# What this task involves
Every line from the one containing "File: config.mk" to the one containing "set_output_delay 0.44 -clock" in the records below, both included, must be set down exactly, and no other line.

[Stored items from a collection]
• • • •
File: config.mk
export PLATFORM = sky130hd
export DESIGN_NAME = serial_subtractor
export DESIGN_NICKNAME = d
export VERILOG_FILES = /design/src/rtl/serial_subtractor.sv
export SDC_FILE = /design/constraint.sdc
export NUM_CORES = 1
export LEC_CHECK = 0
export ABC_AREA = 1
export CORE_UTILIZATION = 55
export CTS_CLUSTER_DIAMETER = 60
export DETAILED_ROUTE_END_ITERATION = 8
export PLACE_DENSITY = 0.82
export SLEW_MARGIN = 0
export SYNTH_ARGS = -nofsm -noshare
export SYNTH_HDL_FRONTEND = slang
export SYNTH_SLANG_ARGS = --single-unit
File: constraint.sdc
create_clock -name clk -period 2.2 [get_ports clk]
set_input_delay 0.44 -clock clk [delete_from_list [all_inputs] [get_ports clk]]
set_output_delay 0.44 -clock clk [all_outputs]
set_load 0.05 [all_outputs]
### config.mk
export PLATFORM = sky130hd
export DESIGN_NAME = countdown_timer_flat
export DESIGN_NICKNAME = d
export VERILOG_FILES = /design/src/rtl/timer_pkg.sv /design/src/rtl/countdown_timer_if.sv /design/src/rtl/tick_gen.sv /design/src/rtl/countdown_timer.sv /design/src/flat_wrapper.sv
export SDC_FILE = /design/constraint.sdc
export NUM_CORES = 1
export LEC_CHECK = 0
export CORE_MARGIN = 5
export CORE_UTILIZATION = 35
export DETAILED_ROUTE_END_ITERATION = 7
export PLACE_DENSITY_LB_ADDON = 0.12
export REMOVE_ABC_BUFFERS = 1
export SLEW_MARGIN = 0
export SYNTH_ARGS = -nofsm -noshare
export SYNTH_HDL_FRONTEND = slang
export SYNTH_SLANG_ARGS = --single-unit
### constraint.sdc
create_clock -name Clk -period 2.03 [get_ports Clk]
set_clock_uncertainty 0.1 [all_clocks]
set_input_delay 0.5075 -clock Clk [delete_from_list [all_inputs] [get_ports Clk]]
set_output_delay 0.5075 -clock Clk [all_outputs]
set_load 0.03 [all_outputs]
• • • •
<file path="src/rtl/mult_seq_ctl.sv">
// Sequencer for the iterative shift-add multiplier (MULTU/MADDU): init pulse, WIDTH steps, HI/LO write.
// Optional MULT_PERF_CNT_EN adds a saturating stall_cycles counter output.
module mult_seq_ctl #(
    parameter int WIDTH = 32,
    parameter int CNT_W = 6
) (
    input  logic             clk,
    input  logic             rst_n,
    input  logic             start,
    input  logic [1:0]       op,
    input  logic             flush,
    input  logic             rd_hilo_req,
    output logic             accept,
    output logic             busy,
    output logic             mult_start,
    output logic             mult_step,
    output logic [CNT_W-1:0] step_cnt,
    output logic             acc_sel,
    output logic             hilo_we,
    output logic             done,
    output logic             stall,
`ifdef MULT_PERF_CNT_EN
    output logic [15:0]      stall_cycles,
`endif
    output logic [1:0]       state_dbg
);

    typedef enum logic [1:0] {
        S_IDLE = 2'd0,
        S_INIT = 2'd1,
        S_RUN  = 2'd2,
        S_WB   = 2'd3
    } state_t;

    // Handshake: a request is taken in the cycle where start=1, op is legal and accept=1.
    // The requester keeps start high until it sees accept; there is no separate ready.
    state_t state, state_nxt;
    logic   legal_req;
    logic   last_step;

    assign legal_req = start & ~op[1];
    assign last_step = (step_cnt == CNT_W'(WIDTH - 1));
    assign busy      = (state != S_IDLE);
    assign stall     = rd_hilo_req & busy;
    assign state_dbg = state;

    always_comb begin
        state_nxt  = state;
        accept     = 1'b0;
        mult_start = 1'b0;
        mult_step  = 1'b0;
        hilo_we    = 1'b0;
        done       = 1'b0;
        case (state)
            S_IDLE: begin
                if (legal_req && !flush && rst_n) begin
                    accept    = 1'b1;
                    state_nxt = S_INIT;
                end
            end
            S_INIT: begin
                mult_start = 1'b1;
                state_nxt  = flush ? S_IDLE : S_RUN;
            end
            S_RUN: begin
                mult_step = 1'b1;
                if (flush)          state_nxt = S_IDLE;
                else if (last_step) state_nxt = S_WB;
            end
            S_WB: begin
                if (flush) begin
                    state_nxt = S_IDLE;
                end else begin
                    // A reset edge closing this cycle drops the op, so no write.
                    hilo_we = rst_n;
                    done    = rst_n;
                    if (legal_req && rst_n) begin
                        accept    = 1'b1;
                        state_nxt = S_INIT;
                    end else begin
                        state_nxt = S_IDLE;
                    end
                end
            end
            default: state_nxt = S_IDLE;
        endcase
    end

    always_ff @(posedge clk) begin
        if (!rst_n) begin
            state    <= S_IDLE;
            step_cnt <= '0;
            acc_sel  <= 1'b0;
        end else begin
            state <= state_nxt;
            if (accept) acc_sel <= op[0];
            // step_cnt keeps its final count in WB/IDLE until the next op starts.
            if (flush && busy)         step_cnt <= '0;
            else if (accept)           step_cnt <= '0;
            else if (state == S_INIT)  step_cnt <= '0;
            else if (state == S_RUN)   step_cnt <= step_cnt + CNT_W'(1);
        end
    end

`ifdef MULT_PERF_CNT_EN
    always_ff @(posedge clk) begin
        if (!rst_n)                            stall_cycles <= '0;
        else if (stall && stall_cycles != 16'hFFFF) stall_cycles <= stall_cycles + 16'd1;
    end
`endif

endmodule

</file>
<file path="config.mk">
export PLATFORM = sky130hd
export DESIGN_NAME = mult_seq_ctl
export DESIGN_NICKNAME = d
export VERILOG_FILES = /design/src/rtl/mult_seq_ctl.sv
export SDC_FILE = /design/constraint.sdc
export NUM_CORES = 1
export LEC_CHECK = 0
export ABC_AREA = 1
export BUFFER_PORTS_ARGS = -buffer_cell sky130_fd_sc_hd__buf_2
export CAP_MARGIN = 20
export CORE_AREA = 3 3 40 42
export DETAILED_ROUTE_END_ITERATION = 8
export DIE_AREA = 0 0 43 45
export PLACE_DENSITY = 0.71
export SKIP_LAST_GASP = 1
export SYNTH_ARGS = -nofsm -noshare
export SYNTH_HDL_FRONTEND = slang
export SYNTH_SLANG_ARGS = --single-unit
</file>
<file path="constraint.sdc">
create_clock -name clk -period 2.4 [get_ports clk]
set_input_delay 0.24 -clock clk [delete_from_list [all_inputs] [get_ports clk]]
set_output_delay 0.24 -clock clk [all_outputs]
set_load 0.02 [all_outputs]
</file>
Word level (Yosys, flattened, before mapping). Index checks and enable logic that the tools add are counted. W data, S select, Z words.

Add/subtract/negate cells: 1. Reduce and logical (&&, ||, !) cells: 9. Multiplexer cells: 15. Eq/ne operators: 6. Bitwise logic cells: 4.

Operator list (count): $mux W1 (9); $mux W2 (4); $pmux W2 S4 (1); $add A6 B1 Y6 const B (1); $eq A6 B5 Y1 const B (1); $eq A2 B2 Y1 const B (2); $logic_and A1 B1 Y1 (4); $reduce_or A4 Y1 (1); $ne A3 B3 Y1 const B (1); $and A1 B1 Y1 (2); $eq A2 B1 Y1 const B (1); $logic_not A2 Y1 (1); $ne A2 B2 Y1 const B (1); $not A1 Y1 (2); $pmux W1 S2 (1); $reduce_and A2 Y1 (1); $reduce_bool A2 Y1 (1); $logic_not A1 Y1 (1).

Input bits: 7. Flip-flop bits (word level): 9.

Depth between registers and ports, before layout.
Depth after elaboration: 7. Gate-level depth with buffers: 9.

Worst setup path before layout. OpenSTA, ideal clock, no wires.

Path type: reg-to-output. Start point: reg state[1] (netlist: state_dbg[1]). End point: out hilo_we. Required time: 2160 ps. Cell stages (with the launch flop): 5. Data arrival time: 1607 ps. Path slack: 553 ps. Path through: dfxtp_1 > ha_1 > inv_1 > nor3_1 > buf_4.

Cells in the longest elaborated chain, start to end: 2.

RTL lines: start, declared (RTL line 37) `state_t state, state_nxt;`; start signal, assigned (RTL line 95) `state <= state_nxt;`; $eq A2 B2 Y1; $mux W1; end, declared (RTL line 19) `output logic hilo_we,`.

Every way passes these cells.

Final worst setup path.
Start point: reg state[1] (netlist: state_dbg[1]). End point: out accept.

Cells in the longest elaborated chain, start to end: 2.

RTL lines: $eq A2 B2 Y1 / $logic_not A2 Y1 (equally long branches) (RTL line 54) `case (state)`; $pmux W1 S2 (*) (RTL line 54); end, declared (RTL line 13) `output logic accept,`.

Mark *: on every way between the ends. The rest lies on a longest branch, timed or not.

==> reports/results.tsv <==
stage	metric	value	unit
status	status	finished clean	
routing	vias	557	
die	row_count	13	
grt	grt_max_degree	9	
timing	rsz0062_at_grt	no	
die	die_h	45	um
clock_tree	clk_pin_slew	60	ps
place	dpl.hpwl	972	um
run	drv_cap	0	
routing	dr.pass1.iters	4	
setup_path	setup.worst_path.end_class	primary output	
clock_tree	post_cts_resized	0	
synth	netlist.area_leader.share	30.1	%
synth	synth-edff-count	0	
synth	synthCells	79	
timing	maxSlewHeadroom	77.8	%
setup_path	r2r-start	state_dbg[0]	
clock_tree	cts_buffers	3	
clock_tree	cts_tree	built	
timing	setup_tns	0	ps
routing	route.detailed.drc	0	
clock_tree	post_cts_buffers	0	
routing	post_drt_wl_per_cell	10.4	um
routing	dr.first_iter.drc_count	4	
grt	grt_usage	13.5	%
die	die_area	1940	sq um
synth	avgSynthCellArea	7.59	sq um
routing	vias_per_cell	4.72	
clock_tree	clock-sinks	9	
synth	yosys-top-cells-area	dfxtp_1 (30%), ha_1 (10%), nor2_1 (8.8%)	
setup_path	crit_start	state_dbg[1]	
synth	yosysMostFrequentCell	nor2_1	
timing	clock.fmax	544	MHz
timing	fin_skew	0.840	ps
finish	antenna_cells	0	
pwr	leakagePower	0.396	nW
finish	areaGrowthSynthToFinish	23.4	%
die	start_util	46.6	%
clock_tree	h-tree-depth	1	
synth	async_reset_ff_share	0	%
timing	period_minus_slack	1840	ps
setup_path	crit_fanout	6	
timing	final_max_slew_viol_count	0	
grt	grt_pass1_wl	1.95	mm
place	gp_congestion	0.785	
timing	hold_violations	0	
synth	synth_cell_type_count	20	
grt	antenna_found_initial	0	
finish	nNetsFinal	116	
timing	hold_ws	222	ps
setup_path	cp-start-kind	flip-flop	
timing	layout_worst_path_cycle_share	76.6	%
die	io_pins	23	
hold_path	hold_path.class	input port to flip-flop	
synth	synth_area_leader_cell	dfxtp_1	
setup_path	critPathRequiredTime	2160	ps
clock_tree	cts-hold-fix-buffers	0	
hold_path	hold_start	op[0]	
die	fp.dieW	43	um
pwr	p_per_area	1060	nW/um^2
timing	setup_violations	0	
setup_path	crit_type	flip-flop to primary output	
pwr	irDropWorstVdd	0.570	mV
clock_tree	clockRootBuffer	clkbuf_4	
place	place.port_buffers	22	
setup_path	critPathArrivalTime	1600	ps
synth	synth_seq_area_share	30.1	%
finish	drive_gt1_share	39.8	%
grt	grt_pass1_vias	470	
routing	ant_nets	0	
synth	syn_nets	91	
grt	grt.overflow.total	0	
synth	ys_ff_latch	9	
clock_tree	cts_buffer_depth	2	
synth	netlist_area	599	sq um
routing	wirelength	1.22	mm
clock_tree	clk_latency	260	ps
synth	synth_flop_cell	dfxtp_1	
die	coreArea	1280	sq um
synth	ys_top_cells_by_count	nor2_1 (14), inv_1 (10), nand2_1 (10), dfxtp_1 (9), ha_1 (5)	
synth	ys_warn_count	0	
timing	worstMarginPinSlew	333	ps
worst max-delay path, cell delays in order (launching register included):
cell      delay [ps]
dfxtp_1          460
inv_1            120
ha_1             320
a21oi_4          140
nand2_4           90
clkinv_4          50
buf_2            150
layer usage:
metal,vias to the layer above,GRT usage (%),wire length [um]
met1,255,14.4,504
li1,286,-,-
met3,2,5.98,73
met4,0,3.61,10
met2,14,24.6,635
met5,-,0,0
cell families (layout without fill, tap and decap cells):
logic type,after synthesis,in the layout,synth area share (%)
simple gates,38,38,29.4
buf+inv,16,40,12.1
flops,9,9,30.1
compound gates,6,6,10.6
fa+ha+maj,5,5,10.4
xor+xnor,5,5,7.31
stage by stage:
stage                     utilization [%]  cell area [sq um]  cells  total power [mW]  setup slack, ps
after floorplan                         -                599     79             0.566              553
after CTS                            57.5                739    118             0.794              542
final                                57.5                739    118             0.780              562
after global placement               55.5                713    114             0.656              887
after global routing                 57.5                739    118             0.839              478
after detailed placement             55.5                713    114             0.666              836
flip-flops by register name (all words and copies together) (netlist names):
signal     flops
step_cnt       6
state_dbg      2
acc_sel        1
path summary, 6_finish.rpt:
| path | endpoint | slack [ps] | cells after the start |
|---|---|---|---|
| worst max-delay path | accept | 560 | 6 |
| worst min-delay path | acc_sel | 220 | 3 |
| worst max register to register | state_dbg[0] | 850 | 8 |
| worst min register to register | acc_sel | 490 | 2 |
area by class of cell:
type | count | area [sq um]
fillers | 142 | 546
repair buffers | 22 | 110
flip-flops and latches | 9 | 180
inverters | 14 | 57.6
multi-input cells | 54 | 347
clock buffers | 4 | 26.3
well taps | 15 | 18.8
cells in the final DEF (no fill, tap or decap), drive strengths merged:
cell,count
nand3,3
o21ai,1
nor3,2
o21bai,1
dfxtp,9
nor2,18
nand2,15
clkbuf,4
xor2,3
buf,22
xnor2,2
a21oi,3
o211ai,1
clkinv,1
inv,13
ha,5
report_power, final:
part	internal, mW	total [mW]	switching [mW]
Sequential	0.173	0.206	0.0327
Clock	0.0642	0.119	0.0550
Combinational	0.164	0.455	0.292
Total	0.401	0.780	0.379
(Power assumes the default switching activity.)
• • • •
# Expected answer
File: config.mk
export PLATFORM = sky130hd
export DESIGN_NAME = serial_subtractor
export DESIGN_NICKNAME = d
export VERILOG_FILES = /design/src/rtl/serial_subtractor.sv
export SDC_FILE = /design/constraint.sdc
export NUM_CORES = 1
export LEC_CHECK = 0
export ABC_AREA = 1
export CORE_UTILIZATION = 55
export CTS_CLUSTER_DIAMETER = 60
export DETAILED_ROUTE_END_ITERATION = 8
export PLACE_DENSITY = 0.82
export SLEW_MARGIN = 0
export SYNTH_ARGS = -nofsm -noshare
export SYNTH_HDL_FRONTEND = slang
export SYNTH_SLANG_ARGS = --single-unit
File: constraint.sdc
create_clock -name clk -period 2.2 [get_ports clk]
set_input_delay 0.44 -clock clk [delete_from_list [all_inputs] [get_ports clk]]
set_output_delay 0.44 -clock clk [all_outputs]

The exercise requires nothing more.